### What the task asks
From the records below, print exactly the lines starting at the one containing "localparam int QUEUE_DEPTH = 16;" and ending at the one containing "localparam int META_W", ends included, and nothing else.

[Saved entries]

▼

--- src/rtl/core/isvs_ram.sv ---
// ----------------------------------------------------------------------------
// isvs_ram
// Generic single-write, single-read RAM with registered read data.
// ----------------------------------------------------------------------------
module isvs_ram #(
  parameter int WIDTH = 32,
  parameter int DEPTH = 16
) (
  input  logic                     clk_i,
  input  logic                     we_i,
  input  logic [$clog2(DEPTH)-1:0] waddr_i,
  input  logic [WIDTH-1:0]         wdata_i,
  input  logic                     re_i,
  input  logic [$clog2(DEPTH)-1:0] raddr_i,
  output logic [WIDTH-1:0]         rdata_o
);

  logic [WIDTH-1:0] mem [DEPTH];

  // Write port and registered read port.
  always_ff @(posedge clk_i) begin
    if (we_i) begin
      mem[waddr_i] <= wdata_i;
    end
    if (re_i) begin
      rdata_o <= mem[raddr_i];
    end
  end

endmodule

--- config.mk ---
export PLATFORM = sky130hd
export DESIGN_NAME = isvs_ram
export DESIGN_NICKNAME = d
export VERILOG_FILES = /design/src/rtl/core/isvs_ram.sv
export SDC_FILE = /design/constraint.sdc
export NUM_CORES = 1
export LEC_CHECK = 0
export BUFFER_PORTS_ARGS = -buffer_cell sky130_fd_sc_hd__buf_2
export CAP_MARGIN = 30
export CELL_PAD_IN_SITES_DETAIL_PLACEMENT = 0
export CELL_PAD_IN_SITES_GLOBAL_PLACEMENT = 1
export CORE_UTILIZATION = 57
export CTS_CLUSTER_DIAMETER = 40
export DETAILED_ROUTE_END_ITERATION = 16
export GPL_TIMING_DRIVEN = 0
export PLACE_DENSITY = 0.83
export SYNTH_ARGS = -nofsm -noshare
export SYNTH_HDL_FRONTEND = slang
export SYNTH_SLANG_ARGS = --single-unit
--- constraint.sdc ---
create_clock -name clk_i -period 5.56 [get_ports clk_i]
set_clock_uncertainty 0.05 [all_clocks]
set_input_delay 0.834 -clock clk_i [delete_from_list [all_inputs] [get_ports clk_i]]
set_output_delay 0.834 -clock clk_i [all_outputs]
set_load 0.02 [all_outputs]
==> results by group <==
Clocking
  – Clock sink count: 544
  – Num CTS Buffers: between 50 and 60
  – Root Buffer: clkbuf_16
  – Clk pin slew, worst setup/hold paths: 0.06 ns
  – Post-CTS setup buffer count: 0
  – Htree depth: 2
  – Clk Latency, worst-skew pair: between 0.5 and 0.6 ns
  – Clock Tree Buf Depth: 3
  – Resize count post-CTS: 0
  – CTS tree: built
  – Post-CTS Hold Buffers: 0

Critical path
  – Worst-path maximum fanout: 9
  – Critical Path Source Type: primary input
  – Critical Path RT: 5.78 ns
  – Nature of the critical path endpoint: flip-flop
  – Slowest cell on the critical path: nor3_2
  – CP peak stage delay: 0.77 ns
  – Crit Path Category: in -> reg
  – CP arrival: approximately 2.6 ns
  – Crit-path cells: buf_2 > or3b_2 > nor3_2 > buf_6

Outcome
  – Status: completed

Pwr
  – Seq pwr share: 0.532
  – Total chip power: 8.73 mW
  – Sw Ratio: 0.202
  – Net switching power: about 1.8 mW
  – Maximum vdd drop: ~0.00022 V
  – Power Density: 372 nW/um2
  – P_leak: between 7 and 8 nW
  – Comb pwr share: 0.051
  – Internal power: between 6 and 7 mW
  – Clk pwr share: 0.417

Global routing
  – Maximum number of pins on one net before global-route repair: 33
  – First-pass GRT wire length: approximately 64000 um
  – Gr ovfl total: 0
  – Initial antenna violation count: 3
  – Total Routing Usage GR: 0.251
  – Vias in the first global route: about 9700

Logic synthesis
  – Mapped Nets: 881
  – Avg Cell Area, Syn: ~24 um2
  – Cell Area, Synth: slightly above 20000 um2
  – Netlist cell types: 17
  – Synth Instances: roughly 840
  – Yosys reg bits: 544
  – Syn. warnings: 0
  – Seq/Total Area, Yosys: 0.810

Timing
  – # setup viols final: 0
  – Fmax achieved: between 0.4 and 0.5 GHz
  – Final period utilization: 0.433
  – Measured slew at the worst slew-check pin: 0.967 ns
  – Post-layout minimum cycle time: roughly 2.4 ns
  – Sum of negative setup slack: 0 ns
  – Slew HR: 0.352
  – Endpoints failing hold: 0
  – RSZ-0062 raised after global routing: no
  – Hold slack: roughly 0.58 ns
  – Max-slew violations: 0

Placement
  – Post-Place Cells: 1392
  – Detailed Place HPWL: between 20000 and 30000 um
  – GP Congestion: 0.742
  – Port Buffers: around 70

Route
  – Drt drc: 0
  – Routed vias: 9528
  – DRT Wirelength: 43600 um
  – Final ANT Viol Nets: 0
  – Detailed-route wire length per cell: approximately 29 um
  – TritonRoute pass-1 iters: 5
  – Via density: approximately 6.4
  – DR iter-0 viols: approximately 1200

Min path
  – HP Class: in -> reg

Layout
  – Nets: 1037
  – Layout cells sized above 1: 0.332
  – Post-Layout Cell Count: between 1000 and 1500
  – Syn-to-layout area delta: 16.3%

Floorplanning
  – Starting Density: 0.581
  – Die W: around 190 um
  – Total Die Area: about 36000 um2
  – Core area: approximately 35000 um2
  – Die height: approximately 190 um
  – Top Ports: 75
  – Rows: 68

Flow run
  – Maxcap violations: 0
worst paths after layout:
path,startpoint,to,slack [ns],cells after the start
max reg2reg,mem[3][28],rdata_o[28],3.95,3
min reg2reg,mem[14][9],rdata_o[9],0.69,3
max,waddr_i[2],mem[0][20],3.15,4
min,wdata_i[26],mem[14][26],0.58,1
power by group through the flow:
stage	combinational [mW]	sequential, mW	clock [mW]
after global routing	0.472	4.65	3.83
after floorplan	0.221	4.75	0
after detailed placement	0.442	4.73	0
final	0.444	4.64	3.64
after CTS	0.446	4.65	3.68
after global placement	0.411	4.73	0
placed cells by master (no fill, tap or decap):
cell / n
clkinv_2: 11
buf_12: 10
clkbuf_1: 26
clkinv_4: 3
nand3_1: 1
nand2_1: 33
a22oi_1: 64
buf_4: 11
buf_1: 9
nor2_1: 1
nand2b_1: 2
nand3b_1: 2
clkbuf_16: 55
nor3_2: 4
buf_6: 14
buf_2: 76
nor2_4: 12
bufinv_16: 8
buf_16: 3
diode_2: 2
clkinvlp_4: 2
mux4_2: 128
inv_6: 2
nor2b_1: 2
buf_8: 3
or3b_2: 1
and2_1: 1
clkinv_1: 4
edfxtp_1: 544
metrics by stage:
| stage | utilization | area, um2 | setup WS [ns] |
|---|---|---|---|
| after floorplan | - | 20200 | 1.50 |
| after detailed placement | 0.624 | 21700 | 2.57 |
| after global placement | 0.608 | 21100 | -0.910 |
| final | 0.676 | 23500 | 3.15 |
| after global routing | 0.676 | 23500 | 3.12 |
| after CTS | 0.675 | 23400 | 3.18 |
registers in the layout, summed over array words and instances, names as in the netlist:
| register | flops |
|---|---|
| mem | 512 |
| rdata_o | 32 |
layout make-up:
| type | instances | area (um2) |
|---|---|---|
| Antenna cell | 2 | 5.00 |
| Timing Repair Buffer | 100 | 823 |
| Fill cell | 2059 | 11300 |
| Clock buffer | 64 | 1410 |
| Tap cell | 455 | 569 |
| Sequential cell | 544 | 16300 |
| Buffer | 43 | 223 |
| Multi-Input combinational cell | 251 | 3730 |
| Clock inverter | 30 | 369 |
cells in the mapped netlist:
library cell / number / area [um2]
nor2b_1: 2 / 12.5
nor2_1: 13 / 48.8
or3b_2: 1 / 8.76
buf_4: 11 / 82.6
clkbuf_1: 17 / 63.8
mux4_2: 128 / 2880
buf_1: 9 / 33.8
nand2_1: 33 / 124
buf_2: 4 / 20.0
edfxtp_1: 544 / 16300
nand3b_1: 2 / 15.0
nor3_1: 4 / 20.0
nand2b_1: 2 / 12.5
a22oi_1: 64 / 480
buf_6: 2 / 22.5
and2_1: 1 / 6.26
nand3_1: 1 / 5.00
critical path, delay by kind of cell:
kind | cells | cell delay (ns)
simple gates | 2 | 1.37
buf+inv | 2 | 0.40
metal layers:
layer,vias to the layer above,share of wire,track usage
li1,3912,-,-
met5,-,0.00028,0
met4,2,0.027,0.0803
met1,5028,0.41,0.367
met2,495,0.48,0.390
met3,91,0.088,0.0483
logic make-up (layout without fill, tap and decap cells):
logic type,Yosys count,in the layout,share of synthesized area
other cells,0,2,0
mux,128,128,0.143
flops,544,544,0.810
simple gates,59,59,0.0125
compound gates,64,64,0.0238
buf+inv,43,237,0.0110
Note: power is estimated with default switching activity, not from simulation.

▲
▼

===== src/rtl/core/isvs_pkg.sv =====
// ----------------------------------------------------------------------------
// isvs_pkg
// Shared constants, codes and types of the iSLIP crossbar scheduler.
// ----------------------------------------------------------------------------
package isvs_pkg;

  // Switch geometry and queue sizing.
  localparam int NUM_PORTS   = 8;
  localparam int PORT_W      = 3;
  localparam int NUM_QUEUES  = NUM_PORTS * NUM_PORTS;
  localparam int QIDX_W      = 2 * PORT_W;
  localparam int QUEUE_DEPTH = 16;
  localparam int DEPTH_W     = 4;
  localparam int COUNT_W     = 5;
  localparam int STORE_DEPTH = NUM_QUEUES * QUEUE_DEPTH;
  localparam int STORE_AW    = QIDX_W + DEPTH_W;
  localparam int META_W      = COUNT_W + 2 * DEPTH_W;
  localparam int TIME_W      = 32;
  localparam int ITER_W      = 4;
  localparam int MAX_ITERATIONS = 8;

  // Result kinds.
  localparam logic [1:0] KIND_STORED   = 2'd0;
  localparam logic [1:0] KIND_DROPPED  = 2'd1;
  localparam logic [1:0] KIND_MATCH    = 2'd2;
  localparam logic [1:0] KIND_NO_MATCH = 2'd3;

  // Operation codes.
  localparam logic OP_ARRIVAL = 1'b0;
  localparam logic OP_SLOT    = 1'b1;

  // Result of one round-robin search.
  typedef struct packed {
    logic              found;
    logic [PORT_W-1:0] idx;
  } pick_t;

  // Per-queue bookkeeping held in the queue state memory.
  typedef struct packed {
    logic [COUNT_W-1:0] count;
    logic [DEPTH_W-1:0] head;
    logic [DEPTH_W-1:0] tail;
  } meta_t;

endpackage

▲

### Result for this exercise
  localparam int QUEUE_DEPTH = 16;
  localparam int DEPTH_W     = 4;
  localparam int COUNT_W     = 5;
  localparam int STORE_DEPTH = NUM_QUEUES * QUEUE_DEPTH;
  localparam int STORE_AW    = QIDX_W + DEPTH_W;
  localparam int META_W      = COUNT_W + 2 * DEPTH_W;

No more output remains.